START DATA SHOWN

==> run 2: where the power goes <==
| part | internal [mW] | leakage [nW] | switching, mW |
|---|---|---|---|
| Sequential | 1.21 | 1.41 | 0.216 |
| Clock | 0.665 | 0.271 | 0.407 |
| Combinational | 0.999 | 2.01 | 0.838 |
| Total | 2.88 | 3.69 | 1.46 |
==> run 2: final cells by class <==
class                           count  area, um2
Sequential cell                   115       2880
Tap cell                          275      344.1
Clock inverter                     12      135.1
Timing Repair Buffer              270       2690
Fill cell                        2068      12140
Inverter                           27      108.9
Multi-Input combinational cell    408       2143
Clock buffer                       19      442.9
<file path="config.mk">
export PLATFORM = sky130hd
export DESIGN_NAME = image_stream_gen
export DESIGN_NICKNAME = d
export VERILOG_FILES = /design/src/rtl/image_stream_gen.sv
export SDC_FILE = /design/constraint.sdc
export NUM_CORES = 1
export LEC_CHECK = 0
export ABC_AREA = 1
export ABC_CLOCK_PERIOD_IN_PS = 4800
export BUFFER_PORTS_ARGS = -buffer_cell sky130_fd_sc_hd__clkbuf_2
export CELL_PAD_IN_SITES_DETAIL_PLACEMENT = 1
export CELL_PAD_IN_SITES_GLOBAL_PLACEMENT = 1
export CORE_UTILIZATION = 47
export DETAILED_ROUTE_END_ITERATION = 10
export HOLD_SLACK_MARGIN = 0.12
export PLACE_DENSITY_LB_ADDON = 0.1
export SLEW_MARGIN = 10
export SYNTH_ARGS = -nofsm -noshare
export SYNTH_HDL_FRONTEND = slang
export SYNTH_SLANG_ARGS = --single-unit
</file>
<file path="constraint.sdc">
create_clock -name clk -period 4.8 [get_ports clk]
set_clock_uncertainty 0.15 [all_clocks]
set_input_delay 0.24 -clock clk [delete_from_list [all_inputs] [get_ports clk]]
set_output_delay 0.24 -clock clk [all_outputs]
set_load 0.05 [all_outputs]
</file>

END DATA SHOWN

• **EXERCISE GOAL**
Word for word, give the whole listing again.

• **WRITTEN ANSWER**
==> run 2: where the power goes <==
| part | internal [mW] | leakage [nW] | switching, mW |
|---|---|---|---|
| Sequential | 1.21 | 1.41 | 0.216 |
| Clock | 0.665 | 0.271 | 0.407 |
| Combinational | 0.999 | 2.01 | 0.838 |
| Total | 2.88 | 3.69 | 1.46 |
==> run 2: final cells by class <==
class                           count  area, um2
Sequential cell                   115       2880
Tap cell                          275      344.1
Clock inverter                     12      135.1
Timing Repair Buffer              270       2690
Fill cell                        2068      12140
Inverter                           27      108.9
Multi-Input combinational cell    408       2143
Clock buffer                       19      442.9
<file path="config.mk">
export PLATFORM = sky130hd
export DESIGN_NAME = image_stream_gen
export DESIGN_NICKNAME = d
export VERILOG_FILES = /design/src/rtl/image_stream_gen.sv
export SDC_FILE = /design/constraint.sdc
export NUM_CORES = 1
export LEC_CHECK = 0
export ABC_AREA = 1
export ABC_CLOCK_PERIOD_IN_PS = 4800
export BUFFER_PORTS_ARGS = -buffer_cell sky130_fd_sc_hd__clkbuf_2
export CELL_PAD_IN_SITES_DETAIL_PLACEMENT = 1
export CELL_PAD_IN_SITES_GLOBAL_PLACEMENT = 1
export CORE_UTILIZATION = 47
export DETAILED_ROUTE_END_ITERATION = 10
export HOLD_SLACK_MARGIN = 0.12
export PLACE_DENSITY_LB_ADDON = 0.1
export SLEW_MARGIN = 10
export SYNTH_ARGS = -nofsm -noshare
export SYNTH_HDL_FRONTEND = slang
export SYNTH_SLANG_ARGS = --single-unit
</file>
<file path="constraint.sdc">
create_clock -name clk -period 4.8 [get_ports clk]
set_clock_uncertainty 0.15 [all_clocks]
set_input_delay 0.24 -clock clk [delete_from_list [all_inputs] [get_ports clk]]
set_output_delay 0.24 -clock clk [all_outputs]
set_load 0.05 [all_outputs]
</file>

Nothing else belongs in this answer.